Sir Arthur William Rucker (or Rücker) (23 October 1845, Clapham Park, London, England – 1 November 1915, Yattendon, Berkshire) was a British physicist.

==Education and career==
Rucker gained his BA at Brasenose College, Oxford, in 1871, and was a Fellow there from 1871 to 1876. He was Professor of Physics, and the first Cavendish Professor at Yorkshire College, Leeds from 1874 to 1885. Rucker was then a Professor of Physics at the Royal College of Science from 1886 to 1901, when he left to become Principal of the University of London.

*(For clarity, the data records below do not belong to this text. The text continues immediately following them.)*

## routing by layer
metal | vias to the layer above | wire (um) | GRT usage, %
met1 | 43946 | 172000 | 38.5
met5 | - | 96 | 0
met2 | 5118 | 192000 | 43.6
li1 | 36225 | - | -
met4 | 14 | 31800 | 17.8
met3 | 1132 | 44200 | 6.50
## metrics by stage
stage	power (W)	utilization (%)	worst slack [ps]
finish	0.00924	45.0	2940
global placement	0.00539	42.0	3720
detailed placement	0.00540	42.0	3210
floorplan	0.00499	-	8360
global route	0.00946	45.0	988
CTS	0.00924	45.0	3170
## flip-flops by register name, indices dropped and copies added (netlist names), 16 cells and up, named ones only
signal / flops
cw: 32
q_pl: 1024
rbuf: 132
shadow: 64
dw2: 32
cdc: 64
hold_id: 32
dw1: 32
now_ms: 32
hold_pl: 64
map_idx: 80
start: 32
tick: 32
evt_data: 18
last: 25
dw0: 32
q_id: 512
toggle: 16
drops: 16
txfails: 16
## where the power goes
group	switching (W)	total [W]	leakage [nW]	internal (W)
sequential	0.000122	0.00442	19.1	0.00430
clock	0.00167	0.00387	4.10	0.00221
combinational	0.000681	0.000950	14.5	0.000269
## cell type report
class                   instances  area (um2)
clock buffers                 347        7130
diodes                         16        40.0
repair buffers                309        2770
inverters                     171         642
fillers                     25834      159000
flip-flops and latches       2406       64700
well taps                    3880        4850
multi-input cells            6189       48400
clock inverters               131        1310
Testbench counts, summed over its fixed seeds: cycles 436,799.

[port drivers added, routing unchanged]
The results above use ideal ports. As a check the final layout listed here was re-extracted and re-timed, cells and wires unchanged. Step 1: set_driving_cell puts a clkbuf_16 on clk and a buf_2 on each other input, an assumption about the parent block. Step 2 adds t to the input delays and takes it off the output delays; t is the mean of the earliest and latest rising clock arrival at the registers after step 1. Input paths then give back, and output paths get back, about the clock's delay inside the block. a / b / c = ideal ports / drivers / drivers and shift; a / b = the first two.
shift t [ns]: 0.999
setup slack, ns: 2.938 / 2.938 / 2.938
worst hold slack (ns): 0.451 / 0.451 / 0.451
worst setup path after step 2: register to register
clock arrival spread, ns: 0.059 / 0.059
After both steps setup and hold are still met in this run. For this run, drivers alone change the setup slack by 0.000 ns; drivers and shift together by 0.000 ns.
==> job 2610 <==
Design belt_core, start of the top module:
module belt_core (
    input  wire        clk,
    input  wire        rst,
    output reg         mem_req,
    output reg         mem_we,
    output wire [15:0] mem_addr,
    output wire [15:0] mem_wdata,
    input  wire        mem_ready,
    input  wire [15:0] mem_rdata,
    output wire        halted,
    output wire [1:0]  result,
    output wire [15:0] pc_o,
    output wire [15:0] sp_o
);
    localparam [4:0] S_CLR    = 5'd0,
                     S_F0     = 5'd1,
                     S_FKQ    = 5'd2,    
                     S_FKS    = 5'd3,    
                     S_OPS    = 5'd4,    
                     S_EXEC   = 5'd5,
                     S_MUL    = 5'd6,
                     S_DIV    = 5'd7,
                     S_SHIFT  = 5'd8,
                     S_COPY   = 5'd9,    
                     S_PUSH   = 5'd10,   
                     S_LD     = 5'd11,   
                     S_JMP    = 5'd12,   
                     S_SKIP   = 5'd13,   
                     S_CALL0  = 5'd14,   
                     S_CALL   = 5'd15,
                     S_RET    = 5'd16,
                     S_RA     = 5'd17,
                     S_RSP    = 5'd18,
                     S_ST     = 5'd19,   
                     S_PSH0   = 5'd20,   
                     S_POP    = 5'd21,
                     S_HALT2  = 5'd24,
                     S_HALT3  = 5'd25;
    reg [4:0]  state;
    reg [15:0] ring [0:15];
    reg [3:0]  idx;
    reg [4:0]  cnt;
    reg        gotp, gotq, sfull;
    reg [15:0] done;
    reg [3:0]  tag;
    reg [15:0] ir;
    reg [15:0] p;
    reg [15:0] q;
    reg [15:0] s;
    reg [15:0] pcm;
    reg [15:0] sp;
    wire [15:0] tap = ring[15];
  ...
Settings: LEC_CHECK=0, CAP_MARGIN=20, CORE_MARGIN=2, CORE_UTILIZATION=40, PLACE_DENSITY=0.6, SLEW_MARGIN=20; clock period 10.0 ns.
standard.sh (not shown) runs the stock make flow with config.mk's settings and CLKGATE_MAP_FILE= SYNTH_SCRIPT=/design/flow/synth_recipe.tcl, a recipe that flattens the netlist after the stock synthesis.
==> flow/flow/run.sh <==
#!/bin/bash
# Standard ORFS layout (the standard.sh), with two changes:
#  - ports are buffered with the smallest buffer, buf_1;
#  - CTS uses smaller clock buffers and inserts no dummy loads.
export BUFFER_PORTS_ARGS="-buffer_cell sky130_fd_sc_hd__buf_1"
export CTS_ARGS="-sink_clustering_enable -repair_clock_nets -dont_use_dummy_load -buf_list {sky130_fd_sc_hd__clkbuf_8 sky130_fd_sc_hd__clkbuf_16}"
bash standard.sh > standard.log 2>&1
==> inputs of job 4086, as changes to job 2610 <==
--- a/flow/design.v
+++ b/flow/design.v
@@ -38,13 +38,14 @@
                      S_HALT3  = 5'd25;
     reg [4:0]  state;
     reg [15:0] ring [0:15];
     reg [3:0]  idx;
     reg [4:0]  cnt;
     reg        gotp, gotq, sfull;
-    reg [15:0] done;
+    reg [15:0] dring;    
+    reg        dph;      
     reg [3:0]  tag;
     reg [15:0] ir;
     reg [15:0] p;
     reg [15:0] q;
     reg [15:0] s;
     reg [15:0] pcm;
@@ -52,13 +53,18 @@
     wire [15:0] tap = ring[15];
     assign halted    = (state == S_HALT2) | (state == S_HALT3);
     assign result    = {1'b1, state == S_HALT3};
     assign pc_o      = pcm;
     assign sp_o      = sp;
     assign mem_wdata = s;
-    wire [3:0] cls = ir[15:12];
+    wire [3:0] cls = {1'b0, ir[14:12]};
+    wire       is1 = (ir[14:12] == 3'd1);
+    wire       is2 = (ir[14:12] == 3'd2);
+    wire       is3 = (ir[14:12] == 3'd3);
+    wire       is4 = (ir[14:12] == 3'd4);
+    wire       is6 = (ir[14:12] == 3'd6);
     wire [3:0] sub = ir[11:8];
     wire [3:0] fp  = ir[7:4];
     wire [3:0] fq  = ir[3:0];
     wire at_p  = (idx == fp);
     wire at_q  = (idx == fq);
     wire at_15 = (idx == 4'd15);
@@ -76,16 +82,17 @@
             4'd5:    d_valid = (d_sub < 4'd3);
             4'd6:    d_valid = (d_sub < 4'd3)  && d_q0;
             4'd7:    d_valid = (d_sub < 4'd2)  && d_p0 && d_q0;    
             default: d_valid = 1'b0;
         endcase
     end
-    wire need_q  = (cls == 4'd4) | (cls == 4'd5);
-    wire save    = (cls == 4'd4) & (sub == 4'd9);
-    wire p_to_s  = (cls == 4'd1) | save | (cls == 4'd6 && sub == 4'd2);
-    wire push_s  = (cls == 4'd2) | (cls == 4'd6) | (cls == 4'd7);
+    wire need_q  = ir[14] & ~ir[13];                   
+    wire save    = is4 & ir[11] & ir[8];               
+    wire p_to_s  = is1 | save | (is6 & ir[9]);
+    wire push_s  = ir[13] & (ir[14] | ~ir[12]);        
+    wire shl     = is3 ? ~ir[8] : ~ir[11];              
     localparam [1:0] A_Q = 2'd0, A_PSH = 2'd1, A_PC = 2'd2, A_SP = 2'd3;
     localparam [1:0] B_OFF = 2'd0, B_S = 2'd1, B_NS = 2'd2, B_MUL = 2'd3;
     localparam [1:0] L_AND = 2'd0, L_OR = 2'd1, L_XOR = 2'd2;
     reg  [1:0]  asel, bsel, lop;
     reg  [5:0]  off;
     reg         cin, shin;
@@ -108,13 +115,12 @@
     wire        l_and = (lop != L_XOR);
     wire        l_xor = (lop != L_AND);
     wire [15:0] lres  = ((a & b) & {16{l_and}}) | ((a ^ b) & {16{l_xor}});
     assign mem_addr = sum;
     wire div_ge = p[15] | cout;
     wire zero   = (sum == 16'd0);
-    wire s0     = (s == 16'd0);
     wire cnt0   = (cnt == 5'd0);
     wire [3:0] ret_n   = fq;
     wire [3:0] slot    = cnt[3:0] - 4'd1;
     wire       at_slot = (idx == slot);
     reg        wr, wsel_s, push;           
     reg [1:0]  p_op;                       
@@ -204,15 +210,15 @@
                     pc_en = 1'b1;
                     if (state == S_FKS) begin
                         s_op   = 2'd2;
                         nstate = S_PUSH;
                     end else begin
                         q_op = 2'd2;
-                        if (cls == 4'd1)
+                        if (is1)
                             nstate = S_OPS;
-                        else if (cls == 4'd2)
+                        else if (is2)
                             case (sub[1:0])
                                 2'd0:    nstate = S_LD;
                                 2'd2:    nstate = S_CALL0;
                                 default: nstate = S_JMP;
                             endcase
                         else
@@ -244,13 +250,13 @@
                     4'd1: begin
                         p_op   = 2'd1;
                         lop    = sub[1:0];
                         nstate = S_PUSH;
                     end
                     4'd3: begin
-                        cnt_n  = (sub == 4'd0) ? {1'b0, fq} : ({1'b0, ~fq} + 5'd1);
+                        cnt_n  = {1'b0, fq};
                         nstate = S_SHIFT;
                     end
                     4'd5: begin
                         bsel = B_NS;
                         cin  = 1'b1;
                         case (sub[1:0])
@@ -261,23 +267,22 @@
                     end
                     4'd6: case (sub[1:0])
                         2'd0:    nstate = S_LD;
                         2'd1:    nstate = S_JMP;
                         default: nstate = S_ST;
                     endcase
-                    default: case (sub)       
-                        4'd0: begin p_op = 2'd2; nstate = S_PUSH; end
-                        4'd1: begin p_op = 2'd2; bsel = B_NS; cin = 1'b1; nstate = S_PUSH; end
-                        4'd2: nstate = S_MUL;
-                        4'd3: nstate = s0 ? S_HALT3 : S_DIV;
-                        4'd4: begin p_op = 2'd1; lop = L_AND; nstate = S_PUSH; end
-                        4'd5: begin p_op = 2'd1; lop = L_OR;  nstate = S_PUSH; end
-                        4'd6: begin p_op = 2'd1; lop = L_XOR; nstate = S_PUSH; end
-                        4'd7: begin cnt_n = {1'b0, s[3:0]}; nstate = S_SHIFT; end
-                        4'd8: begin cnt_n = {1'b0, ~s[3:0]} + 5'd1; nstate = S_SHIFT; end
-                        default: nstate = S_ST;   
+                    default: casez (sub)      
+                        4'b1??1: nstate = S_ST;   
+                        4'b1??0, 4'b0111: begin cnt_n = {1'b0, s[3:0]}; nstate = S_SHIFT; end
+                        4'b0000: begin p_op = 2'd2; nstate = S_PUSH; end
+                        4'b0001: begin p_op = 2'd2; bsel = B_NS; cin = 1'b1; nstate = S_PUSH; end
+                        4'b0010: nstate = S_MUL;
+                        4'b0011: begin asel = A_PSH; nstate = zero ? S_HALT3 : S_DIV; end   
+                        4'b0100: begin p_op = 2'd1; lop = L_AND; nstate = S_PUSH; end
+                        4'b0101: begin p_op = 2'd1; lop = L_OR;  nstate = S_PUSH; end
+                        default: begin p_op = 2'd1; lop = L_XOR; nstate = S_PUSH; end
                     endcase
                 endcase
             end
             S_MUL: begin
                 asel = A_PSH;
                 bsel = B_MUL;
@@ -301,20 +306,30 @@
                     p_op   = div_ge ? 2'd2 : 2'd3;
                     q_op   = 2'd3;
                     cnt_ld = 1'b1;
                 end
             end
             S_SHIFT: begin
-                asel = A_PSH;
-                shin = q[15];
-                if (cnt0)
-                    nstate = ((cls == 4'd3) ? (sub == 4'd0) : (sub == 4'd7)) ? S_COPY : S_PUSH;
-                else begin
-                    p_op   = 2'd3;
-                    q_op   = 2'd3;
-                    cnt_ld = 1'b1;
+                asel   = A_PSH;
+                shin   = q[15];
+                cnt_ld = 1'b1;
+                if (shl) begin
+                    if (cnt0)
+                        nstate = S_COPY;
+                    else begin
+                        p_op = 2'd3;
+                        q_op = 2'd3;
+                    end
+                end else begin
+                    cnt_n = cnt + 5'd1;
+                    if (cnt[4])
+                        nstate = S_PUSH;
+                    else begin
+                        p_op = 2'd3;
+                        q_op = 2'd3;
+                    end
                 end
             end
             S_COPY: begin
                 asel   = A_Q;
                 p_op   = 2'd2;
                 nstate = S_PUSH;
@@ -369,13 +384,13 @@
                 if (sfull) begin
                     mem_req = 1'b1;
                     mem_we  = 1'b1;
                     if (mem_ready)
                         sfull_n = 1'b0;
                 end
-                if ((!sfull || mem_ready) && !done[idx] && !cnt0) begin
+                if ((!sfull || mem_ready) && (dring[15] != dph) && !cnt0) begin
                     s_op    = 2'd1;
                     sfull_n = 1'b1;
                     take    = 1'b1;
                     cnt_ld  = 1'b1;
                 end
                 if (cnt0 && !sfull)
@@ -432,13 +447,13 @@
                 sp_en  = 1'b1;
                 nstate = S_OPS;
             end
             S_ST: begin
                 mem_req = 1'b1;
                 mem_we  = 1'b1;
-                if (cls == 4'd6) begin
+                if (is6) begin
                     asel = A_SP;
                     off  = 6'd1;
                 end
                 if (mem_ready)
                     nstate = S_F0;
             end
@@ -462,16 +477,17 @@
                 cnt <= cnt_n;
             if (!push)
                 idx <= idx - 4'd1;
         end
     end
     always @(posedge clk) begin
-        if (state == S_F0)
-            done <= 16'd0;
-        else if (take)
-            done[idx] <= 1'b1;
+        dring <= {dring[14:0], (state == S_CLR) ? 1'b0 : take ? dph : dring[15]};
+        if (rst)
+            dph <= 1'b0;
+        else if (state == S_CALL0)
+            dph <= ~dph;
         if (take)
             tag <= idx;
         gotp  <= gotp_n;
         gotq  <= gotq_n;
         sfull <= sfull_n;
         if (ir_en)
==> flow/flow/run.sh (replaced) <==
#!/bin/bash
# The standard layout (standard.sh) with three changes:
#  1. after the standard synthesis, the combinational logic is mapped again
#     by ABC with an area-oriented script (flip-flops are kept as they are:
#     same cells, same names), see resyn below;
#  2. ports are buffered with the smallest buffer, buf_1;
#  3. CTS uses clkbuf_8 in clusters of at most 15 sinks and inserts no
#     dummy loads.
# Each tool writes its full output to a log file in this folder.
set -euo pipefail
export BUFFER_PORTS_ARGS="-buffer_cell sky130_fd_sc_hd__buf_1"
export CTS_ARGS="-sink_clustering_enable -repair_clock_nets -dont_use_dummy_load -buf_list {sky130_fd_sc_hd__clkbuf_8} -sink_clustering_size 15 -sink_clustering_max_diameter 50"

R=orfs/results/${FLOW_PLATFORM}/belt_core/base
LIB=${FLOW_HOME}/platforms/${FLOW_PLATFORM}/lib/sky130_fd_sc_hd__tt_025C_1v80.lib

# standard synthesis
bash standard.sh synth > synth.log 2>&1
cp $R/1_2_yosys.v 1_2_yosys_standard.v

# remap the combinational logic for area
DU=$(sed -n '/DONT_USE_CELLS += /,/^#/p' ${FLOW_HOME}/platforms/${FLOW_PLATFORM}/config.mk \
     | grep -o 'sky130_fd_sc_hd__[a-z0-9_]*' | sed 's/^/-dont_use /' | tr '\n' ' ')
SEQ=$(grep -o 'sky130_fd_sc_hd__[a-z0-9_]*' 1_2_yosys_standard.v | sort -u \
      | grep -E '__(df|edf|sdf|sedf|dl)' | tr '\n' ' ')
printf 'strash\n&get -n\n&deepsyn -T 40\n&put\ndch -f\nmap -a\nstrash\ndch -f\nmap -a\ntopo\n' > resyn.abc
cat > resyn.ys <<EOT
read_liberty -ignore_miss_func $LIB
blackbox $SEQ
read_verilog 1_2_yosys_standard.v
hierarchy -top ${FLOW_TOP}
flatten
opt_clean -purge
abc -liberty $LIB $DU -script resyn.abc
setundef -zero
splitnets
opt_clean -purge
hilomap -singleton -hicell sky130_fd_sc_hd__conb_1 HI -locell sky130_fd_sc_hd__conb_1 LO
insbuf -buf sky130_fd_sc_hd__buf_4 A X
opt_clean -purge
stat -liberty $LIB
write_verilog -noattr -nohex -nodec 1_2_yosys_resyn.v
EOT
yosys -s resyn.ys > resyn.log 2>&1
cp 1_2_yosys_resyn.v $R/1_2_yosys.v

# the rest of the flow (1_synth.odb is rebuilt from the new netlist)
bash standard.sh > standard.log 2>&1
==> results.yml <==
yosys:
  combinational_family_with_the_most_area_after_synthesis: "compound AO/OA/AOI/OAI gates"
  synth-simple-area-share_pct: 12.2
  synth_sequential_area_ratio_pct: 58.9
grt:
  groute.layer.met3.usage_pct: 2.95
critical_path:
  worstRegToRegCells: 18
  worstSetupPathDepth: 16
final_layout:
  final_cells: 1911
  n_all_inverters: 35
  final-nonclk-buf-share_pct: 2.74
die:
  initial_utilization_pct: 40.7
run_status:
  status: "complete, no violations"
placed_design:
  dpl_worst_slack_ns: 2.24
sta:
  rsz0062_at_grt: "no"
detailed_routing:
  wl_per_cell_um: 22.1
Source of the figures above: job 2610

He received the honorary degree Doctor of Science (D.Sc.) from the University of Cambridge in May 1902, and from the University of Oxford in June 1902.

===Royal Society===
He was elected a Fellow of the Royal Society in 1884. He jointly gave the Royal Society's Bakerian Lecture in 1889, and was awarded the Royal Society's Royal Medal in 1891: "For his researches on liquid films, and his contributions to our knowledge of terrestrial magnetism". He served as Secretary of the Royal Society from 1896 to 1901. For his services, he was knighted in the 1902 Coronation Honours, receiving the accolade from King Edward VII at Buckingham Palace on 24 October that year.

==Lectures==
In 1889 Rucker was invited to deliver the Royal Institution Christmas Lecture on electricity.

==Politics==
In the general election of 1885, Rucker stood as the Liberal candidate for the newly created Leeds North constituency. He was narrowly defeated by the Conservative candidate William Jackson by 4,494 votes to 4,237. The following year, Rucker stood again in the general election of 1886 as a candidate for the Liberal Unionist Party (a breakaway wing of the Liberals that formed an electoral pact with the Conservatives). In that election, where Rucker stood in the Pudsey constituency in West Yorkshire, he lost to the Liberal candidate Briggs Priestley by 5,207 votes to 4,036.

==Family life==
His first wife died in 1878 and he married in 1892 Thereza Story-Maskylene who was an advocate for domestic science. She was a daughter of Thereza Mary Dillwyn (born Llewelyn) and Nevil Story-Maskylene.

==Arms==

Coat of arms of Arthur Rucker
| MottoDum Spiro Spero |

==Sources==
- Entry for Rucker in the Royal Society's Library and Archive catalogue's details of Fellows (accessed 27 April 2008)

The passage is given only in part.